28 September 2020

timurmerdeka.com

Untuk Masyarakat Masa Depan

Tutup Media Sosial, Trump Akan Tandatangani Perintah Eksekutif

Berita ini diberdayakan untuk kompas.com
Oleh; Aditya Jaya Iswara

© Disediakan oleh Kompas.com Presiden Amerika Serikat Donald Trump berbicara dengan pemilik restoran dan pelaku industri selama rapat penanganan virus corona di Ruang Jamuan Gedung Putih, Washington, pada 18 Mei 2020.

WASHINGTON DC, KOMPAS.com – Presiden Amerika Serikat (AS) Donald Trump diperkirakan akan menandatangani perintah eksekutif, usai mengancam bakal menutup platform media sosial.

Ancaman itu datang buntut dari dua twitnya tentang metode mail-in ballots dalam pemilu AS 2020, yang dilabeli Twitter dengan tanda cek fakta karena dituding menyesatkan.

Ini adalah kali pertama Twitter menuduh Presiden Trump membuat klaim palsu.

Dalam twitnya Trump menulis – tanpa bukti – bahwa lebih banyak surat suara yang dikirim via pos akan menyebabkan “Kecurangan Pemilihan” November nanti.

Teguran dari Twitter itu membuat Trump jadi bulan-bulanan, di mana ia mengklaim hak politik di AS sedang ditutup-tutupi.

Presiden ke-45 AS itu dikabarkan akan menandatangani perintah eksekutif “yang berkaitan dengan media sosial” pada Kamis (28/5/2020), kata para asistennya tanpa merinci lebih lanjut apa yang dimaksud.

Perintah itu dinilai akan memudahkan regulator federal untuk berpendapat bahwa Twitter telah “menekan kebebasan berbicara ketika mereka menangguhkan pengguna atau menghapus unggahan,” demikian yang diwartakan The New York Times mengutip dua pejabat senior pemerintahan AS.

Bersama The Washington Post, kedua surat kabar itu memberitakan, perintah yang belum difinalisasi itu dapat membuat Twitter, Facebook, dan Google bertanggung jawab secara hukum atas konten yang diunggah di platform mereka.

Langkah Twitter untuk menandai twit Trump datang setelah bertahun-tahun dituduh mengabaikan pelanggaran presiden terhadap aturan platform itu, yang kerap kali bertubi-tubi menghina individu dan menyebarkan informasi yang tidak akurat ke 80 juta followers-nya.

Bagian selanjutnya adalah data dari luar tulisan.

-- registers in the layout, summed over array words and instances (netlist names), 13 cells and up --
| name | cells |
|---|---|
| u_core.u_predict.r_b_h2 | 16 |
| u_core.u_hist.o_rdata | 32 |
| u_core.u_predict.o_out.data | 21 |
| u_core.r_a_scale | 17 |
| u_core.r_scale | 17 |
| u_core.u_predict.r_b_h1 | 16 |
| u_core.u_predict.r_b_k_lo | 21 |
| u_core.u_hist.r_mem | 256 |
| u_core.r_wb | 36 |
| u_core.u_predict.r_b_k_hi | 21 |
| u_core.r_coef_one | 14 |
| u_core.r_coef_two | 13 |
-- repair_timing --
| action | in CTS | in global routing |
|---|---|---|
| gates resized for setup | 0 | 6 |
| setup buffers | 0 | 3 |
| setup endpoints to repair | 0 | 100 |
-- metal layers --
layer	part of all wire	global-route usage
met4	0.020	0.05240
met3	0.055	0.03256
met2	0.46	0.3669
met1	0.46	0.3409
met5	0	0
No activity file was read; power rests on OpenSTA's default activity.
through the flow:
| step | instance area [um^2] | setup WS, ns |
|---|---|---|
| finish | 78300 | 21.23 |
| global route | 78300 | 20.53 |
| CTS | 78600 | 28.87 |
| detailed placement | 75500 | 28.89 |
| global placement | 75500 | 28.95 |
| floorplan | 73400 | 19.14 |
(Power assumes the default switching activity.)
--- config.mk ---
export PLATFORM = sky130hd
export DESIGN_NAME = pcsm_div
export DESIGN_NICKNAME = d
export VERILOG_FILES = /design/src/hw/rtl/pcsm_pkg.sv /design/src/hw/rtl/pcsm_div.sv
export SDC_FILE = /design/constraint.sdc
export NUM_CORES = 1
export LEC_CHECK = 0
export ABC_AREA = 1
export BUFFER_PORTS_ARGS = -buffer_cell sky130_fd_sc_hd__buf_2
export CAP_MARGIN = 40
export CORE_ASPECT_RATIO = 2
export CORE_MARGIN = 4
export CORE_UTILIZATION = 30
export DETAILED_ROUTE_END_ITERATION = 16
export GPL_ROUTABILITY_DRIVEN = 0
export HOLD_SLACK_MARGIN = 0.06
export PLACE_DENSITY = 0.47
export SYNTH_ARGS = -nofsm -noshare
export SYNTH_HDL_FRONTEND = slang
export SYNTH_SLANG_ARGS = --single-unit
--- constraint.sdc ---
create_clock -name clk -period 3.35 [get_ports clk]
set_clock_uncertainty 0.05 [all_clocks]
set_input_delay 0.1675 -clock clk [delete_from_list [all_inputs] [get_ports clk]]
set_output_delay 0.1675 -clock clk [all_outputs]
set_load 0.1 [all_outputs]
--- src/hw/rtl/pcsm_pkg.sv ---
// Package: shared types, codes and defaults for the p-code stack machine.
`timescale 1ns / 1ps

package pcsm_pkg;

	// Default memory depths (powers of two)
	localparam int CODE_DEPTH_DEF  = 512;
	localparam int STACK_DEPTH_DEF = 1024;

	// Commands
	localparam logic [1:0] CMD_LOAD  = 2'd0;
	localparam logic [1:0] CMD_START = 2'd1;
	localparam logic [1:0] CMD_EXEC  = 2'd2;

	// Opcodes
	localparam logic [3:0] OP_LIT   = 4'd0;
	localparam logic [3:0] OP_OPR   = 4'd1;
	localparam logic [3:0] OP_LOD   = 4'd2;
	localparam logic [3:0] OP_STO   = 4'd3;
	localparam logic [3:0] OP_CAL   = 4'd4;
	localparam logic [3:0] OP_INT   = 4'd5;
	localparam logic [3:0] OP_JMP   = 4'd6;
	localparam logic [3:0] OP_JPC   = 4'd7;
	localparam logic [3:0] OP_READ  = 4'd8;
	localparam logic [3:0] OP_WRITE = 4'd9;

	// Operator numbers of opr
	localparam logic [4:0] OPR_RET   = 5'd0;
	localparam logic [4:0] OPR_NEG   = 5'd1;
	localparam logic [4:0] OPR_ADD   = 5'd2;
	localparam logic [4:0] OPR_SUB   = 5'd3;
	localparam logic [4:0] OPR_MUL   = 5'd4;
	localparam logic [4:0] OPR_DIV   = 5'd5;
	localparam logic [4:0] OPR_ODD   = 5'd6;
	localparam logic [4:0] OPR_EQ    = 5'd8;
	localparam logic [4:0] OPR_NE    = 5'd9;
	localparam logic [4:0] OPR_LT    = 5'd10;
	localparam logic [4:0] OPR_GE    = 5'd11;
	localparam logic [4:0] OPR_GT    = 5'd12;
	localparam logic [4:0] OPR_LE    = 5'd13;
	localparam logic [4:0] OPR_NL    = 5'd14;
	localparam logic [4:0] OPR_PRINT = 5'd15;
	localparam logic [4:0] OPR_REAL  = 5'd16;
	localparam logic [4:0] OPR_OR    = 5'd17;
	localparam logic [4:0] OPR_NONE  = 5'd31;

	// Result events
	localparam logic [2:0] EV_NONE    = 3'd0;
	localparam logic [2:0] EV_STORE   = 3'd1;
	localparam logic [2:0] EV_WRITE   = 3'd2;
	localparam logic [2:0] EV_PRINT   = 3'd3;
	localparam logic [2:0] EV_NEWLINE = 3'd4;
	localparam logic [2:0] EV_REAL    = 3'd5;
	localparam logic [2:0] EV_HALTED  = 3'd6;
	localparam logic [2:0] EV_ERROR   = 3'd7;

	typedef struct packed {
		logic [1:0]  command;
		logic [8:0]  code_addr;
		logic [3:0]  instr_op;
		logic [2:0]  instr_level;
		logic signed [31:0] instr_arg;
		logic signed [31:0] read_value;
	} in_item_t;

	typedef struct packed {
		logic [2:0]  event_res;
		logic signed [31:0] value;
		logic [8:0]  pc;
	} out_item_t;

	typedef struct packed {
		logic [3:0]  op;
		logic [2:0]  lev;
		logic [31:0] arg;
	} code_word_t;

	// Divider request and response
	typedef struct packed {
		logic        start;
		logic [31:0] dividend;
		logic [31:0] divisor;
	} div_req_t;

	typedef struct packed {
		logic        done;
		logic [31:0] quotient;
	} div_rsp_t;

endpackage

--- src/hw/rtl/pcsm_div.sv ---
// Radix-2 restoring signed divider, truncating toward zero, one bit per cycle.
`timescale 1ns / 1ps

module pcsm_div
	import pcsm_pkg::*;
(
	input  logic     clk,
	input  logic     arst_n,
	input  div_req_t req,
	output div_rsp_t rsp
);

	logic        busy_q;
	logic        done_q;
	logic [5:0]  cnt_q;
	logic        neg_q;
	logic [31:0] rem_q;
	logic [31:0] quo_q;
	logic [31:0] dsr_q;
	logic [32:0] shifted;
	logic [32:0] diff;

	// Trial subtract of the shifted remainder
	assign shifted = {rem_q, quo_q[31]};
	assign diff    = shifted - {1'b0, dsr_q};

	always_ff @(posedge clk or negedge arst_n) begin
		if (!arst_n) begin
			busy_q <= 1'b0;
			done_q <= 1'b0;
			cnt_q  <= '0;
		end else begin
			done_q <= 1'b0;
			if (req.start) begin
				busy_q <= 1'b1;
				cnt_q  <= 6'd32;
			end else if (busy_q) begin
				cnt_q <= cnt_q - 6'd1;
				if (cnt_q == 6'd1) begin
					busy_q <= 1'b0;
					done_q <= 1'b1;
				end
			end
		end
	end

	// Datapath: operands as magnitudes, sign applied at the end
	always_ff @(posedge clk) begin
		if (req.start) begin
			neg_q <= req.dividend[31] ^ req.divisor[31];
			rem_q <= '0;
			quo_q <= req.dividend[31] ? (32'd0 - req.dividend) : req.dividend;
			dsr_q <= req.divisor[31] ? (32'd0 - req.divisor) : req.divisor;
		end else if (busy_q) begin
			if (!diff[32]) begin
				rem_q <= diff[31:0];
				quo_q <= {quo_q[30:0], 1'b1};
			end else begin
				rem_q <= shifted[31:0];
				quo_q <= {quo_q[30:0], 1'b0};
			end
		end
	end

	assign rsp.done     = done_q;
	assign rsp.quotient = neg_q ? (32'd0 - quo_q) : quo_q;

endmodule

# Word level (Yosys, flattened, before mapping)
# Index checks and enable logic that the tools add are counted.
[word_totals]
wordCells = 31
register_bits = 105
out_inout_bits = 33
in_bits = 67
[classes]
n_bitwise = 1
n_reduce_logical = 1
n_mux = 15
addsub = 5
eq_ne = 1
[ops]
columns = ["op", "count"]
rows = [
  ["two-way mux 32 bit", 5],
  ["subtractor 1 x 32 -> 32 bit, first input constant", 3],
  ["subtractor 33 x 32 -> 33 bit", 1],
  ["two-way mux 31 bit", 1],
  ["two-way mux 6 bit", 2],
  ["two-way mux 1 bit", 7],
  ["equality test 6 x 1 -> 1 bit, second input constant", 1],
  ["subtractor 6 x 1 -> 6 bit, second input constant", 1],
  ["nonzero test 2 bit", 1],
  ["bitwise XOR 1 bit", 1],
]

# Depth between registers and ports, before layout
[depth]
depth_word = 4
depth_mapped = 19

# Worst setup path before layout
# No wires, ideal clock.
[synth_timing]
path_kind = "register to output"
from = "register quo_q[0]"
to = "output rsp[26] (netlist name)"
required_time_ns = 3.132
path_buffers = 0
slack_ns = 0.172
arrival_ns = 2.960
stages_incl_launch_ff = 11
cell_sequence = "edfxtp_1 -> inv_1 -> ha_1 -> nand3_1 -> nor2_1 -> nand2_1 -> nor2_1 -> a21oi_1 -> a21oi_1 -> o21ai_0 -> xor2_1"
[synth_lines]
columns = ["item", "line", "rtl"]
rows = [
  ["start, declared", "pcsm_div.sv:18", "logic [31:0] quo_q;"],
  ["start signal, assigned", "pcsm_div.sv:52", "quo_q <= req.dividend[31] ? (32'd0 - req.dividend) : req.dividend;"],
  ["start signal, assigned", "pcsm_div.sv:57", "quo_q <= {quo_q[30:0], 1'b1};"],
  ["start signal, assigned", "pcsm_div.sv:60", "quo_q <= {quo_q[30:0], 1'b0};"],
  ["end, declared", "pcsm_div.sv:10", "output div_rsp_t rsp"],
]

==> metrics.yaml <==
floorplanning:
  boundaryPins: 100
  start_util: 0.304
  core_sq_um: 30200
  dieArea_sq_um: 33600
  rows: 90
  chipWidth_um: 132
  dieHeight_um: 255
global_routing:
  grt_pass1_wl_um: 46300
  grt_max_degree: 35
  antenna_found_initial: 0
  grt_pass1_vias: 9003
  grt_overflow: 0
  grtUsageTotal: 0.175
power:
  leakagePower_nw: 5.57
  irDropWorstVdd_uv: 347
  cellPowerDensity_nw_per_um2: 438
logic_synthesis:
  synth-edff-count: 65
  synthXorXnorAreaFrac: 0.0916
  synth_ff_type: "edfxtp_1"
  synthesis.area_sq_um: 9180
  yosys.area.top_type_share: 0.213
  yosys.area_share.simple: 0.349
  synth_commonest_cells: "nand2_1 (471), inv_1 (272), nor2_1 (109), nand3_1 (101), o21ai_0 (68)"
  synth_compound_area_frac: 0.0716
  synth_top_family_by_area: "simple AND/OR/NAND/NOR gates"
  ys_types: 44
  syn_inst: 1432
  post-synth-top-count-cell: "nand2_1"
  synth_top_cell_by_area: "edfxtp_1"
  synth_nets: 1537
  yosys-top-cells-area: "edfxtp_1 (21%), nand2_1 (19%), inv_1 (11%), dfxtp_1 (7.0%), xor2_1 (6.1%)"
  seq_area_frac_synth: 0.304
  ys.warnings.count: 0
  synth.area.mux_share: 0
  async_reset_ff_frac: 0.0762
  synth_seq_cells: 105
  synthAdderAreaFrac: 0.0526
  syn_area_per_cell_sq_um: 6.41
finish:
  syn_to_final_growth_pct: 15.6
  multi_input_area_sq_um: 5190
  fin_util: 0.352
  register_area_sq_um: 2790
  fill_cells: 3401
  layout.cells.non_filler: 1911
  drive_gt1_frac: 0.108
  antennaDiodeCount: 0
  fin_nets: 1643
timing:
  slew_headroom: 0.631
  setup_tns_ns: 0
  hold_viol_final: 0
  grt_setup_unrepaired: "no"
  fmax_mhz: 326
  fin_crit_sh: 0.916
  tightest_slew_ns: 0.554
  slew_violations: 0
  fin_crit_ns: 3.07
  setup_viol: 0
routing:
  ant_nets: 0
  vias: 8791
  drc: 0
  first_pass_iters: 5
  vias_per_cell: 4.60
  routed_wl_um: 29400
  drtIter0Drc: 257
  wire_per_inst_um: 15.4
worst_hold_path:
  min_path_type: "in -> reg"
status:
  status: "completed"
critical_path:
  crit_top_cell: "a21oi_1"
  path_class: "reg -> out"
  slowest_delay_ns: 0.39
  path_buf_inv: 2
  crit_arrival_ns: 2.85
  path_max_fanout: 3
  path_delay_family: "simple AND/OR/NAND/NOR gates"
  critPathLaunchType: "flip-flop"
  crit_chain: "inv_1 -> ha_1 -> nand3_1 -> nor2_1 -> nand2_1 -> nor2_2 -> a21oi_1 -> a21oi_1 -> o21ai_0 -> xor2_1 -> buf_12"
  crit_slowest_cell: "edfxtp_1"
  worst_setup_path_end_kind: "primary output"
  required_ns: 3.13
clock_network:
  clk_path_buf_depth: 2
  numCtsBuffers: 9
  postCtsSetupBuffers: 0
  clk_latency_ns: 0.38
  clkTransAtPathRegs_ns: 0.08
  cts-root-buf: "clkbuf_16"
  cts_tree: "done"
  cts_sinks: 105
  htreeDepth: 3
place:
  io_buffer_count: 99
  dp.cells: 1882
  place_hpwl_um: 24500
flow_run:
  max_cap_violations: 0
==> power by group <==
group / switching (W) / internal (W) / leakage [nW]
combinational: 0.00149 / 0.000430 / 4.39
sequential: 0.0000853 / 0.00152 / 1.03
clock: 0.000541 / 0.000577 / 0.145
==> stage by stage <==
stage	total power, W	setup slack [ns]	cell area (sq um)	hold WS, ns
4_1_cts	0.00470	0.0561	10600	0.0605
2_1_floorplan	0.00310	0.172	9180	-0.178
6_report	0.00465	0.282	10600	0.0767
5_1_grt	0.00487	0.0598	10600	0.0751
3_3_place_gp	0.00355	0.464	10100	-0.0232
3_5_place_dp	0.00356	0.454	10200	-0.0265
==> path summary, 6_finish.rpt <==
kind / from / slack [ns] / endpoint / cells after the start
min in group asynchronous: arst_n / 0.15 / cnt_q[0] / 2
hold reg to reg: rem_q[19] / 0.43 / rem_q[19] / 2
max in group asynchronous: arst_n / 2.93 / cnt_q[5] / 2
hold / removal: req[9] / 0.08 / dsr_q[9] / 2
setup reg to reg: quo_q[31] / 0.65 / rem_q[18] / 18
setup / recovery: quo_q[1] / 0.28 / rsp[30] / 11
==> kinds of logic (layout without fill, tap and decap cells) <==
family                     Yosys count  after routing
AOI/OAI and AO/OA                  121            121
DFF                                105            105
adders and majority gates           38             38
xor gates and xnor gates            96             96
and+or+nand+nor                    761            761
buffers and inverters              311            422
==> worst reg2reg max path, delay by kind of cell, from the launching register on <==
family | cells | cell delay [ns]
AND/OR/NAND/NOR | 13 | 1.07
flip-flops | 1 | 0.32
buffers and inverters | 3 | 0.53
adder cells (fa/ha/maj) | 2 | 0.66
==> placed cells by master, fill, tap and decap left out, types with 5 or more instances in the layout <==
master	netlist	final
nand2_1	471	471
inv_1	272	272
nor2_1	109	106
nand3_1	101	101
buf_2	1	95
o21ai_0	68	68
edfxtp_1	65	65
xor2_1	64	64
ha_1	37	37
xnor2_1	32	32
dfxtp_1	32	32
a21oi_1	29	29
nand4_1	21	21
nor3_1	19	19
dlygate4sd3_1	0	13
buf_4	5	11
clkbuf_16	0	10
nand2_2	8	8
dfrtp_1	8	8
inv_2	7	7
and2_1	6	6
nor2_2	3	5
==> cell type report <==
class | count | area share
clock inverter | 4 | 0.00295
clock buffer | 12 | 0.0252
timing repair buffer | 126 | 0.0764
sequential | 105 | 0.263
tap | 368 | 0.0434
multi-input combinational | 1016 | 0.490
inverter | 280 | 0.0991
==> registers in the layout, indices dropped and copies added, names as in the netlist <==
register  cells
neg_q         1
cnt_q         6
quo_q        32
done_q        1
dsr_q        32
busy_q        1
rem_q        32
==> timing repair <==
item / in CTS / in global routing
hold endpoints to repair: 20 / 0
hold buffers: 13 / 0
setup endpoints to repair: 0 / 4
gates resized for setup: 0 / 3
==> metal layers <==
| metal | track usage | part of all wire | up-vias |
|---|---|---|---|
| li1 | - | - | 4659 |
| met2 | 0.374 | 0.60 | 134 |
| met3 | 0.0226 | 0.023 | 48 |
| met5 | 0 | 0 | - |
| met1 | 0.152 | 0.34 | 3950 |
| met4 | 0.0856 | 0.045 | 0 |
No activity file was read; power rests on OpenSTA's default activity.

Bos Facebook Mark Zuckerberg mengatakan kepada Fox News, bahwa jejaring media sosial miliknya memiliki kebijakan berbeda.

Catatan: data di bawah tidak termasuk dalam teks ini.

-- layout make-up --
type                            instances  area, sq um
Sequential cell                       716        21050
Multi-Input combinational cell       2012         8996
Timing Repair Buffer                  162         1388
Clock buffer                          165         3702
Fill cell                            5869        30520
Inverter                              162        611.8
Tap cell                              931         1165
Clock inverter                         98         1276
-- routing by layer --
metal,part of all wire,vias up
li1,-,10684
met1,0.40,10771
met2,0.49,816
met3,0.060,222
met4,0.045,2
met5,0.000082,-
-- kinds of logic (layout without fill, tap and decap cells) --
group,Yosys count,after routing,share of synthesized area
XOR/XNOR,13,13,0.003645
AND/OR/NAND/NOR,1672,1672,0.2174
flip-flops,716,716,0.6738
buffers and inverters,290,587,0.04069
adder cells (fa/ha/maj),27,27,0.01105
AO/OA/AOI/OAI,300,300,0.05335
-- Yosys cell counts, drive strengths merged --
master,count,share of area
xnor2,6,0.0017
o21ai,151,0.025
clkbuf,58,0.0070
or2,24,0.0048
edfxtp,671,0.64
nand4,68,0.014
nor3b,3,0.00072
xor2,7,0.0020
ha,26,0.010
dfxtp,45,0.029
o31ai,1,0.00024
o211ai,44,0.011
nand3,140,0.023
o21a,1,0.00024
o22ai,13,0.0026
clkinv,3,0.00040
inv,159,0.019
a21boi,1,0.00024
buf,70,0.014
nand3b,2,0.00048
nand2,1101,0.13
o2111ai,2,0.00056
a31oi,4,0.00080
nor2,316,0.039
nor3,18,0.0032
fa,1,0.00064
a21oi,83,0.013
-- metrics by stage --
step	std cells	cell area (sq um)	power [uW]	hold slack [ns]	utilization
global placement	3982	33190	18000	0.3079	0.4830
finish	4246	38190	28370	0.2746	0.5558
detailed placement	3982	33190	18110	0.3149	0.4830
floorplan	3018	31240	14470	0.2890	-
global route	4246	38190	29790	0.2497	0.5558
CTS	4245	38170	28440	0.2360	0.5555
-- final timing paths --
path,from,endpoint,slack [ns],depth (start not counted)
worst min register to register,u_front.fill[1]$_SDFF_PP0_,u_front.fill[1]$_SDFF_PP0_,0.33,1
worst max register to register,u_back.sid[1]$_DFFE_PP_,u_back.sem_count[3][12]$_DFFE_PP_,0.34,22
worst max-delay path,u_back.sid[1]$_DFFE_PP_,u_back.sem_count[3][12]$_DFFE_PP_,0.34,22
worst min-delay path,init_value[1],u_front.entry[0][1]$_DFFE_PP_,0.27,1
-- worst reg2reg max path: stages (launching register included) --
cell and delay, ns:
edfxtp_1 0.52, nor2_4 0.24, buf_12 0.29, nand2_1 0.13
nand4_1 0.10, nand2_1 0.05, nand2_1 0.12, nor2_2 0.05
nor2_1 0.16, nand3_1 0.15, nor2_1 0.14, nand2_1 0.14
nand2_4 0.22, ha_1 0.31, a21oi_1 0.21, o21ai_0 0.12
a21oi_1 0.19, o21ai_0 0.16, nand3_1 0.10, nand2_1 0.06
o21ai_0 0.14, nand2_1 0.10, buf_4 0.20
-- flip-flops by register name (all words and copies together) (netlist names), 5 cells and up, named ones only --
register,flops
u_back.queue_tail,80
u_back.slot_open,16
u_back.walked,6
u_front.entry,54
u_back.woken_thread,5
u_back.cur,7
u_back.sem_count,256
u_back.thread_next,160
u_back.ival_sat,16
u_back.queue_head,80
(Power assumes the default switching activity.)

“Saya sangat percaya bahwa Facebook seharusnya tidak menjadi penentu kebenaran dari semua yang dikatakan secara online,” ujarnya pada Rabu (27/5/2020).

“Saya pikir, secara umum, perusahaan swasta, terutama perusahaan platform ini, tidak boleh melakukan itu.”

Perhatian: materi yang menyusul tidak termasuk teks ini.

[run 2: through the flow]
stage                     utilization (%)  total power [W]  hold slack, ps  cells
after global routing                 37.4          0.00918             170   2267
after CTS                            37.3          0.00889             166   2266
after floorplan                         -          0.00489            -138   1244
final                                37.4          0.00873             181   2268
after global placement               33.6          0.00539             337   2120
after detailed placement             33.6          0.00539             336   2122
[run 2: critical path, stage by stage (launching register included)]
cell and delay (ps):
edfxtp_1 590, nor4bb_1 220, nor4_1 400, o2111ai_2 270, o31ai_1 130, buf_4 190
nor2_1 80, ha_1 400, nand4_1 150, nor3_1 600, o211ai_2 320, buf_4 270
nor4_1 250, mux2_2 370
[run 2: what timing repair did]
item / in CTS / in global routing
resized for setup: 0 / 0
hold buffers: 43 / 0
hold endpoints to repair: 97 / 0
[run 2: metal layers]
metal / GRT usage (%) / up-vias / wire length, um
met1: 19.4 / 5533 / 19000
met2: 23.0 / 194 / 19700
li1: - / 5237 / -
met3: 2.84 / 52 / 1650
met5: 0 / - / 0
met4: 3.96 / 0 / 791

Pendiri dan CEO Twitter Jack Dorsey membalas pernyataan Zuckerberg pada Rabu malam, dengan mengatakan upaya Twitter untuk menunjukkan informasi yang salah tidak serta merta menjadikannya “wasit kebenaran”.

“Niat kami adalah untuk menghubungkan titik-titik pernyataan yang saling bertentangan dan menunjukkan informasi dalam perselisihan, sehingga orang dapat menilai sendiri,” tulisnya di Twitter.

Dia menegaskan kebijakan barunya dengan menulis. “Cek fakta: ada seseorang yang bertanggung jawab atas tindakan kita sebagai perusahaan, dan itu saya… Kami akan terus menunjukkan informasi yang salah atau sengketa tentang pemilihan umum secara global.”

Trump tidak berhak mengatur Twitter

Kate Ruane dari American Civil Liberties Union mengatakan, Trump tidak berhak mengatur Twitter.

“Konstitusi jelas melarang presiden mengambil tindakan apa pun untuk menghentikan Twitter menunjukkan kebohongan terang-terangan tentang pemilu melalui surat,” katanya dikutip dari AFP Kamis (28/5/2020).

Trump termasuk raksasa politik di media sosial. Ia memiliki 80,3 juta followers di Twitter, berbanding jauh dengan kompetitornya di Demokrat, Joe Biden, yang hanya memiliki 5,5 juta followers Twitter.

Media sosial cocok dengan gaya komunikasi Trump yang tidak ortodoks, dan kegemarannya akan teori konspirasi, rumor, serta penghinaan.

Meski begitu, jejak pendapat secara konsisten menunjukkan Biden dalam posisi yang kuat, walau tidak keluar rumah selama berminggu-minggu dan jarang tampil di media sosial.